Sunday, May 19, 2019

Laporan Pendahuluan Tonsilektomi


LAPORAN PENDAHULUAN
TONSILEKTOMI

1        Definisi
Tonsilektomi adalah suatu tindakan invasif yang dilakukan untuk mengambil tonsil dengan atau tanpa adenoid (Adam Boeis, 1994: 337).

2        Tujuan
2.1  Tujuan Umum
Menjelaskan tentang konsep dan asuhan keperawatan yang harus diberikan kepada klien dengan Tonsilitis
2.2  Tujuan Khusus
2.2.1        Mahasiswa mampu memahami definisi dari Tonsilektomi
2.2.2        Mahasiswa mampu memahami tujuan dari Tonsilektomi
2.2.3        Mahasiswa mampu memahami indikasi dan kontraindikasi dari Tonsilektomi
2.2.4        Mahasiswa mampu memahami penatalaksanaan dari Tonsilektomi
2.2.5        Mahasiswa mampu memahami patofisiologi dari Tonsilektomi
2.2.6        Mahasiswa mampu memahami asuhan keperawatan dari Tonsilitis meliputi :
-    Pengkajian
-    Diagnosa keperawatan
-    Perencananaan Intervensi Keperawatan                                        

3        Indikasi dan Kontra Indikasi
3.1  Indikasi
3.1.1 Indikasi absolut
-          Timbulnya kor pulmonale akibat adanya obstruksi jalan nafas yang kronis.
-          Hipertrofi tonsil atau adenoid dengan sindroma apnea pada waktu tidur.
-          Hipertrofi yang berlebihan yang mengakibatkan disfagia dan penurunan berat badan sebagai penyertanya.
-          Biopsi eksisi yang di curigai sebagai keganasan (limfoma).
-          Abses peritonsilaris berulang atau abses yang meluas pada jaringan sekitarnya.
3.1.1        Indikasi relatif
Seluruh indikasi lain untuk tindakan tonsilektomi di anggap sebagai indikasi relatif.
3.1.2        Indikasi lain yang paling dapat di terima adalah
-          Serangan tonsilitis yang berulang.
-          Hiperplasia tonsil dengan gangguan fungsional (disfagia).
-          Hiperplasia dan obstruksi yang menetap selama 6 bulan.
-          Tidak memberikan respons terhadap penatalaksanaan dan terapi.

3.2      Kontraindikasi
-            Demam yang tidak di ketahui penyebabnya.
-            Asma.
-            Infeksi sistemik atau kronis.
-            Sinusitis

4          Penatalaksanaan/Jenis-Jenis Tindakan    
4.1      Cara Guillotine
Diperkenalkan pertama kali oleh Philip Physick (1828) dari Philadelphia, sedangkan cara yang masih digunakan sampai sekarang adalah modifikasi Sluder.
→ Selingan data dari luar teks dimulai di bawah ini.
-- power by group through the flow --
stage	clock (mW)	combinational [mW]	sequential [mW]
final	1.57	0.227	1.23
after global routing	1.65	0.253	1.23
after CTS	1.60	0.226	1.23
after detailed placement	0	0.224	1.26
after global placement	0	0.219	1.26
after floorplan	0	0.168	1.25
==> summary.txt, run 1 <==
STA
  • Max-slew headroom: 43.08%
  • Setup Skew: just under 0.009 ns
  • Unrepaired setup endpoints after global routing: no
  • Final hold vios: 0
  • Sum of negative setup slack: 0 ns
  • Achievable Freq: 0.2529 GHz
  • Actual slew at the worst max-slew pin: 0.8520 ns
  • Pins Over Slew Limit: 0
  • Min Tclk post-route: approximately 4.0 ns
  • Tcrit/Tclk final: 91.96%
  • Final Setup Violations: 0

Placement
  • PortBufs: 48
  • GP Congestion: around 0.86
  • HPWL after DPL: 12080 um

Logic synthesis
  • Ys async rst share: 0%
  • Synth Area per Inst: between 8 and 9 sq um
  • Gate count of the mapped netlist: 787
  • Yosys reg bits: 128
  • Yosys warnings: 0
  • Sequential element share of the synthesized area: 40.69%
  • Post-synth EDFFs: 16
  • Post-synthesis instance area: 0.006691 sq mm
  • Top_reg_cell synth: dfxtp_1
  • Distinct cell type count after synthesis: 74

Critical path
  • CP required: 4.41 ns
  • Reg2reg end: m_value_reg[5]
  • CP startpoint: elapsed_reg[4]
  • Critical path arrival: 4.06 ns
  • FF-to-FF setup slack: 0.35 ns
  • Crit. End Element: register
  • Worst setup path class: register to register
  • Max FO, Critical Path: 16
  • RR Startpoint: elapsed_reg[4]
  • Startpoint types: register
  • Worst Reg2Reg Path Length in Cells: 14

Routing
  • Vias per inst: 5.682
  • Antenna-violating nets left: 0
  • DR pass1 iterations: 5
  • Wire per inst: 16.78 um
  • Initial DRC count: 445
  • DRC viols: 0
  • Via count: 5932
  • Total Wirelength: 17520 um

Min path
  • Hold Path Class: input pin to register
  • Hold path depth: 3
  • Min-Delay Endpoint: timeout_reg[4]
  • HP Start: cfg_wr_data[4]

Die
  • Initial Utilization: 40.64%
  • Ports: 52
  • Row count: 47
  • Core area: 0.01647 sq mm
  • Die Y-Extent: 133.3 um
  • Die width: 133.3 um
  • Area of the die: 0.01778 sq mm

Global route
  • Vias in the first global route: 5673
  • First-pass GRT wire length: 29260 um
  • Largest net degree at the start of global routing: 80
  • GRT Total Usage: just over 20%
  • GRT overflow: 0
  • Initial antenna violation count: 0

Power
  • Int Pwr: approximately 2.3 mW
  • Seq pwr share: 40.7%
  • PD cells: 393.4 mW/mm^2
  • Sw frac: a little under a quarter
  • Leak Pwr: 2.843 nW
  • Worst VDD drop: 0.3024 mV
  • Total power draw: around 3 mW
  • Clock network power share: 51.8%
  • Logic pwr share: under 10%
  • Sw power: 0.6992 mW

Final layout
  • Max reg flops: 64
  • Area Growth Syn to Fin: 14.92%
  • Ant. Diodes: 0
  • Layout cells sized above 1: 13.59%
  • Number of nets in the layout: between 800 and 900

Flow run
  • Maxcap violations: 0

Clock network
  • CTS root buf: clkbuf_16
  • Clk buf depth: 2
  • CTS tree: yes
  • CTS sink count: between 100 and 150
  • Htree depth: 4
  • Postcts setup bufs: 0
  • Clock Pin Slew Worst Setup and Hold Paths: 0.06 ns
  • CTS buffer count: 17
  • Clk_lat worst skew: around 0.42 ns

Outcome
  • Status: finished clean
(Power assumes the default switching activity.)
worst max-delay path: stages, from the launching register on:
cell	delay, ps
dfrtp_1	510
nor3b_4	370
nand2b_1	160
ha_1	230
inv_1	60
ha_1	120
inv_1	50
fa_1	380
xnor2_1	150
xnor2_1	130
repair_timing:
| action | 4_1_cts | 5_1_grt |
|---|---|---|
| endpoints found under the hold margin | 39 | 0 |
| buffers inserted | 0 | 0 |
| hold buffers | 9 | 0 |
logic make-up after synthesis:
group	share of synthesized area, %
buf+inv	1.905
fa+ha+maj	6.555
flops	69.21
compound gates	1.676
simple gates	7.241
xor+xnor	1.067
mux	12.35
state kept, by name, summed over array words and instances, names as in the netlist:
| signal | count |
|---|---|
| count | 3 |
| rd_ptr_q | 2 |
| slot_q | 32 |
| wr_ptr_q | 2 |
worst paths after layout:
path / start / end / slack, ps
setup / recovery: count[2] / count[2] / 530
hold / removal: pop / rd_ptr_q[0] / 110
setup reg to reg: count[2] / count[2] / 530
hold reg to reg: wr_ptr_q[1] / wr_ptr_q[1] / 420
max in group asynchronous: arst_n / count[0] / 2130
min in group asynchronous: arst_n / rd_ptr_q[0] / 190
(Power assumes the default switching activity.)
==> src/rtl/core/fcs_pkg.sv <==
// Shared types and constants of the fractional circular shift block.
`timescale 1ns / 1ps

package fcs_pkg;

	localparam int IDX_W      = 12;
	localparam int SAMPLE_W   = 32;
	localparam int FRAC_W     = 8;
	localparam int SHIFT_W    = 21;
	localparam int LEN_W      = 13;
	localparam int OUT_W      = SAMPLE_W + FRAC_W;
	localparam int IN_DATA_W  = ((IDX_W + SAMPLE_W + 7) / 8) * 8;
	localparam int OUT_DATA_W = ((OUT_W + 7) / 8) * 8;
	localparam int REG_IDX_W  = 1;
	localparam int QDEPTH     = 4;
	localparam int ODEPTH     = 4;

	localparam int MAX_LENGTH_DEF = 4096;

	// register indexes of the configuration port
	localparam logic [REG_IDX_W-1:0] REG_SHIFT  = 1'b0;
	localparam logic [REG_IDX_W-1:0] REG_LENGTH = 1'b1;

	// input kinds carried in tuser
	localparam logic MODE_WRITE = 1'b0;
	localparam logic MODE_READ  = 1'b1;

	typedef enum logic [1:0] {
		OP_WRITE = 2'd0,
		OP_READ  = 2'd1,
		OP_OOR   = 2'd2
	} op_t;

	// reduced offsets and length, as seen by the front
	typedef struct packed {
		logic [LEN_W-1:0] curve_len;
		logic [LEN_W-1:0] floor_off;
		logic [LEN_W-1:0] ceil_off;
	} offs_t;

	// classified request handed from front to back
	typedef struct packed {
		op_t                        op;
		logic [LEN_W-1:0]           addr_a;
		logic [LEN_W-1:0]           addr_b;
		logic signed [SAMPLE_W-1:0] sample;
	} req_t;

	typedef struct packed {
		logic                    oor;
		logic signed [OUT_W-1:0] value;
	} res_t;

endpackage

==> src/rtl/core/fcs_front.sv <==
// Front end: accept input requests, classify them and form the two read addresses.
`timescale 1ns / 1ps

module fcs_front import fcs_pkg::*; #(
	parameter int MAX_LENGTH = MAX_LENGTH_DEF
) (
	input  logic                 s_axis_tvalid,
	output logic                 s_axis_tready,
	input  logic [IN_DATA_W-1:0] s_axis_tdata,
	input  logic                 s_axis_tuser,
	input  offs_t                offs,
	input  logic                 busy,
	input  logic                 q_full,
	output logic                 q_push,
	output req_t                 q_data
);

	logic [IDX_W-1:0] idx;
	logic [LEN_W:0]   len_x;
	logic [LEN_W:0]   sum_a;
	logic [LEN_W:0]   sum_b;
	logic [LEN_W:0]   wrap_a;
	logic [LEN_W:0]   wrap_b;
	logic             keep;

	always_comb begin
		idx   = s_axis_tdata[IDX_W-1:0];
		len_x = {1'b0, offs.curve_len};
		sum_a = (LEN_W + 1)'(idx) + {1'b0, offs.floor_off};
		sum_b = (LEN_W + 1)'(idx) + {1'b0, offs.ceil_off};
		wrap_a = (sum_a >= len_x) ? sum_a - len_x : sum_a;
		wrap_b = (sum_b >= len_x) ? sum_b - len_x : sum_b;

		q_data.sample = $signed(s_axis_tdata[IDX_W+SAMPLE_W-1:IDX_W]);
		keep = 1'b1;
		unique case (s_axis_tuser)
			MODE_WRITE: begin
				q_data.op     = OP_WRITE;
				q_data.addr_a = LEN_W'(idx);
				q_data.addr_b = LEN_W'(idx);
				keep          = (32'(idx) < MAX_LENGTH);
			end
			MODE_READ: begin
				q_data.op     = ((LEN_W + 1)'(idx) >= len_x) ? OP_OOR : OP_READ;
				q_data.addr_a = LEN_W'(wrap_a);
				q_data.addr_b = LEN_W'(wrap_b);
			end
			default: begin
				q_data.op     = OP_OOR;
				q_data.addr_a = '0;
				q_data.addr_b = '0;
			end
		endcase
	end

	assign s_axis_tready = !busy && !q_full;
	assign q_push        = s_axis_tvalid && s_axis_tready && keep;

endmodule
Di negara-negara maju cara ini sudah jarang digunakan dan di Indonesia cara ini hanya digunakan pada anak-anak dalam anestesi umum. Tekniknya adalah sbb :
4.1.1        Posisi pasien telentang dalam anestesi umum. Operator di sisi kanan berhadapan dengan pasien.
4.1.2        Setelah relaksasi sempurna otot faring dan mulut, mulut difiksasi dengan pembuka mulut. Lidah ditekan dengan spatula.
4.1.3        Untuk tonsil kanan, alat guillotine dimasukkan ke dalam mulut melalui sudut kiri.
4.1.4        Ujung alat diletakkan diantara tonsil dan pilar posterior, kemudian kutub bawah tonsil dimasukkan ke dalam Iubang guillotine. Dengan jari telunjuk tangan kiri pilar anterior ditekan sehingga seluruh jaringan tonsil masuk ke dalam Iubang guillotine.
4.1.5        Picu alat ditekan, pisau akan menutup lubang hingga tonsil terjepit.
4.1.6        Setelah diyakini seluruh tonsil masuk dan terjepit dalam lubang guillotine, dengan bantuan jari, tonsil dilepaskan dari jaringan sekitarnya dan diangkat keluar. Perdarahan dirawat.

4.2      Cara diseksi
Cara ini diperkenalkan pertama kali oleh Waugh (1909). Cara ini digunakan pada pembedahan tonsil orang dewasa, baik dalam anestesi umum maupun lokal. Tehniknya adalah sbb :
4.2.1        Bila menggunakan anestesi umum, posisi pasien terlentang dengan kepala sedikit ekstensi. Posisi operator di proksimal pasien.
4.2.2        Dipasang alat pembuka mulut Boyle-Davis gag.
4.2.3        Tonsil dijepit dengan cunam tonsil dan ditarik ke medial
4.2.4        Dengan menggunakan respatorium/enukleator tonsil, tonsil dilepaskan dari fosanya secara tumpul sampai kutub bawah dan selanjutnya dengan menggunakan jerat tonsil, tonsil diangkat. Perdarahan dirawat.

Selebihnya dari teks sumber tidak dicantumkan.